A Crisis Wasted: Barack Obama’s Defining Decisions by Reed Hundt

A Crisis Wasted: Barack Obama’s Defining Decisions by Reed Hundt

Author:Reed Hundt [Hundt, Reed]
Language: eng
Format: epub
Publisher: RosettaBooks LLC
Published: 2019-07-15T00:00:00+00:00


“Political Malpractice”

Almost a century ago, the Copenhagen interpretation of physics cast terminal doubt on systems of thinking and methods of understanding that depended on locality, causation, and objective reality. Niels Bohr believed that one can only know probabilities. Erwin Schrödinger said observation changes a probability into an outcome—the cat in the box turns out to be alive or dead only when the box is opened.

From before the election through January 2009, the Obama advisers reverted to classical Newtonian paradigms. They assumed American businesses would not react to the global downturn. They believed they understood the situation, when they only could guess about probable conditions. They discounted the impact of the opening of the box—i.e., the observation in the negative January and February BLS reports—on the conditions of the cat, otherwise known as the economy.

Gerry Waldron, then working for Congressman Markey, said, “When Romer and Bernstein made their prediction, at the time I remember thinking, ‘Wow, they’re being frighteningly precise.’ At the time it was like, sure, I’ll cast the vote if it’s an insurance policy against 8 percent unemployment. That’s what we were told with statistical precision. The way people heard it was that it was based on serious econometric analysis. So if I take Step X, I have almost scientific certainty that it will lead to result Y, which is unemployment below 8 percent. Bad but politically bearable.”

He noted, “They were off by a hell of a lot. There is a profound difference between 8 percent and 9.2 percent. Being off between 4 percent and 5 percent in an unemployment rate is a big difference but they are both close to full employment. Being off from 8 percent to 9 percent is a profound difference because the baseline is 4 percent or 5 percent. So the difference is more like being 20 to 33 percent wrong.”

Waldron added, “Later, but still early in 2009, Ed Markey told me someone had told him we are going to have unemployment at around 9 percent all the way through the next election. I said, if that is true, the Democrats are going to lose the House.”15

Pete Rouse, deputy chief of staff in the White House, said, “We had received overly optimistic predictions of what the effect on unemployment would be. Perhaps we should not have predicted what the unemployment rate would have gone down to.
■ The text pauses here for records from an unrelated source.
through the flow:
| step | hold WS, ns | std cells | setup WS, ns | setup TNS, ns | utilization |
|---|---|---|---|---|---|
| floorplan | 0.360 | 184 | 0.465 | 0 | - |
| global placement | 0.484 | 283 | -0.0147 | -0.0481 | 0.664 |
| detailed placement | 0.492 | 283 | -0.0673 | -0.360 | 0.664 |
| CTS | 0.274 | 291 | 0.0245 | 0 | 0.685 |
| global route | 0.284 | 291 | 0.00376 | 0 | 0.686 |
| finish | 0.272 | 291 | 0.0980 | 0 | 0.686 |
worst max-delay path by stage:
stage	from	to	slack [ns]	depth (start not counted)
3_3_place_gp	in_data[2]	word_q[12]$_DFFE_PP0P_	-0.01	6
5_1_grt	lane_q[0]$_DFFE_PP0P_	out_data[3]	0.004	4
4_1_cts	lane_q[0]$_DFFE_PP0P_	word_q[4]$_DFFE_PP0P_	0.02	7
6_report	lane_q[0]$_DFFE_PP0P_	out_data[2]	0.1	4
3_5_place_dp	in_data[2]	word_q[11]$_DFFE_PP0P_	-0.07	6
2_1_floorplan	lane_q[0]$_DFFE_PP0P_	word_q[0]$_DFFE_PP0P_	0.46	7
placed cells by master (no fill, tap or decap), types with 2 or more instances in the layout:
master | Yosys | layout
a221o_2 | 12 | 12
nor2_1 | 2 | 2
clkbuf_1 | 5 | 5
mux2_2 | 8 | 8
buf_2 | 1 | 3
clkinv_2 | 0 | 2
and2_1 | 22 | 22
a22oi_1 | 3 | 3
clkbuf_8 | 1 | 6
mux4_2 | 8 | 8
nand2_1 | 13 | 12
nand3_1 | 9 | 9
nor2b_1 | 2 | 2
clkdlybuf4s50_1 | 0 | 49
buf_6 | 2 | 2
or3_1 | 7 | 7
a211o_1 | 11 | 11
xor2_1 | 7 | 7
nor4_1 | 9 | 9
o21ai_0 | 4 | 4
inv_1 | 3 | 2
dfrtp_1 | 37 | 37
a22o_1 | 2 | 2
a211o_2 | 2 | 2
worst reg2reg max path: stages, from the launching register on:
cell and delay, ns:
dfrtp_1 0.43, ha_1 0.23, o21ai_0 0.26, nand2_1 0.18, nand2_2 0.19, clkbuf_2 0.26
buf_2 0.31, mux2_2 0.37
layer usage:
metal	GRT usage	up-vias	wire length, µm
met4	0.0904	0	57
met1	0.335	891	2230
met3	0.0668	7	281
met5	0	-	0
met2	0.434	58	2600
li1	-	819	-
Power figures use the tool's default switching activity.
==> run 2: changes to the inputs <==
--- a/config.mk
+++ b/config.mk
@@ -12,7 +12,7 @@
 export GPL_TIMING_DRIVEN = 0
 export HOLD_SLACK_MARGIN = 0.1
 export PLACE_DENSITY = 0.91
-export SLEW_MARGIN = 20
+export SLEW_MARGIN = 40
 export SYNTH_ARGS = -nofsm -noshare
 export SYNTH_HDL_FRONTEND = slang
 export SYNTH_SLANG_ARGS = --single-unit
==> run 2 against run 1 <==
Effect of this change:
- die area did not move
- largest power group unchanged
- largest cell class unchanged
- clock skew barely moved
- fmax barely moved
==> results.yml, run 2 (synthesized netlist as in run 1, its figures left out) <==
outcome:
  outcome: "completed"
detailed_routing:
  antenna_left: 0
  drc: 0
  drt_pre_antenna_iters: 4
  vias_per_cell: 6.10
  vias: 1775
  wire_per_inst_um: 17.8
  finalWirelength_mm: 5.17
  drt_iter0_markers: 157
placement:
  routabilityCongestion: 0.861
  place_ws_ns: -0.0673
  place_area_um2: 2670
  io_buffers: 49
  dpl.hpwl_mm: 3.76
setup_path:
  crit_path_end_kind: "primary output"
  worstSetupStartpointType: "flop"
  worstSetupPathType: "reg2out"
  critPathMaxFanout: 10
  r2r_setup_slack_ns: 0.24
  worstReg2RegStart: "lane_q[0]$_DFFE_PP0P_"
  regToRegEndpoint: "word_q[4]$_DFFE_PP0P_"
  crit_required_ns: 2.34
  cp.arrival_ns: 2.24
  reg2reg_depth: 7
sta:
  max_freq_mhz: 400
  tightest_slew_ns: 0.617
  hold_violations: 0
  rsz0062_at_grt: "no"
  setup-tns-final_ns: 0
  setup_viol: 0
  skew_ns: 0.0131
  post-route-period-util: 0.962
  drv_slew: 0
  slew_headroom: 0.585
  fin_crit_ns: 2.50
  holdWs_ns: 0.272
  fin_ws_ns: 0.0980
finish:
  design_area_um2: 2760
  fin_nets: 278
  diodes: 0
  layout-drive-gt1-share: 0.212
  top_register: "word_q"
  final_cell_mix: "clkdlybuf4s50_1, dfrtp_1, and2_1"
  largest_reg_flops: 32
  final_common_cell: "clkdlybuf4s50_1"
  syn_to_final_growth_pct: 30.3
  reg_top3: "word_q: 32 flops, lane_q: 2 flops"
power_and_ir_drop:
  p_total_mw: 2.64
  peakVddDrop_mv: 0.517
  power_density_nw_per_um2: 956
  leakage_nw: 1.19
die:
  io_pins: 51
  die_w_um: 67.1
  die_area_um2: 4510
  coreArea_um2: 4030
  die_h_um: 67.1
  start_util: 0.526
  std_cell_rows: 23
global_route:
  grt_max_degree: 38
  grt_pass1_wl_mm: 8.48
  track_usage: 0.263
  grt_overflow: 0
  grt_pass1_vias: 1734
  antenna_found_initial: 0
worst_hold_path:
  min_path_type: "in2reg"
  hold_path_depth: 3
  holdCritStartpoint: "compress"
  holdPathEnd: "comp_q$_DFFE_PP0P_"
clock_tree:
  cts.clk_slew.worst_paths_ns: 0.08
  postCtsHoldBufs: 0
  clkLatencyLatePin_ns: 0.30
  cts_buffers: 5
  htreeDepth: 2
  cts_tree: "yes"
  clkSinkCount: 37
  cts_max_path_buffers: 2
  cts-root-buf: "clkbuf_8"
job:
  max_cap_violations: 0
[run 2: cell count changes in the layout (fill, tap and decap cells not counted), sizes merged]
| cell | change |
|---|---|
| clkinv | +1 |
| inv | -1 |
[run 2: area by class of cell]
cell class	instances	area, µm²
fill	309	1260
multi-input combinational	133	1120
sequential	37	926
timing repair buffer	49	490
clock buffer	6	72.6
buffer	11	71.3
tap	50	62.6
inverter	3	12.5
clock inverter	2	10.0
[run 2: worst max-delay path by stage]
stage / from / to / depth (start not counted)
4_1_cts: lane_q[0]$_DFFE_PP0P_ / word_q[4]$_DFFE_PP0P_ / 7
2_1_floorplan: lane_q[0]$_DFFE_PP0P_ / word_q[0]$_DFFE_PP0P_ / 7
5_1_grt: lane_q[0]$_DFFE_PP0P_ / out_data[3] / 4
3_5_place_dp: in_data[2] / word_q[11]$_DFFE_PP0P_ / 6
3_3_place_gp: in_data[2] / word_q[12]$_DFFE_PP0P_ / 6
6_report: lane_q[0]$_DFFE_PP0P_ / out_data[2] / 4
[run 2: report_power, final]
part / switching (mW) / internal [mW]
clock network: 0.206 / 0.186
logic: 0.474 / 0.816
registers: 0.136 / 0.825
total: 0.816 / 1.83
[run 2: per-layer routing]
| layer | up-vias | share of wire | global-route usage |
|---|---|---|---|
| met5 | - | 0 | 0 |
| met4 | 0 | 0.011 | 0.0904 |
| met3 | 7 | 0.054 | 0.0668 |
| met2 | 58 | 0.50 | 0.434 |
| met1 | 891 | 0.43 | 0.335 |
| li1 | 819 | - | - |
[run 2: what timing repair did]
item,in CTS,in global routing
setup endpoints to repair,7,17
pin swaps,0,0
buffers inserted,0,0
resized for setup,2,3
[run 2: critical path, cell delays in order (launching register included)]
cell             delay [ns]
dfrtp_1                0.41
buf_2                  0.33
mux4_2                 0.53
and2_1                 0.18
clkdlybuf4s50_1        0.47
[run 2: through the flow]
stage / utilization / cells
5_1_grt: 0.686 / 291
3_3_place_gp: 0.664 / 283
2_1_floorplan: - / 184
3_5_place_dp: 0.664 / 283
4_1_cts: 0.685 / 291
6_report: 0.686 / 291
But this is what the economists told President Obama.”16

Alice Rivlin, funding director of the Congressional Budget Office, former head of OMB, and former vice chair of the Federal Reserve, said, “I’ve spent my life telling politicians what might happen. If you give them ranges, they don’t like it. They want a number. If you give them a range, they pick the midpoint of the number. They need a point forecast, but why their January ’09 point forecast was as optimistic as it was is a mystery to me. In that winter things were getting worse at a very rapid rate.”17

Robert Reich, former labor secretary, said, “It is not a good idea for government to give the public very specific numbers because they aren’t reliable.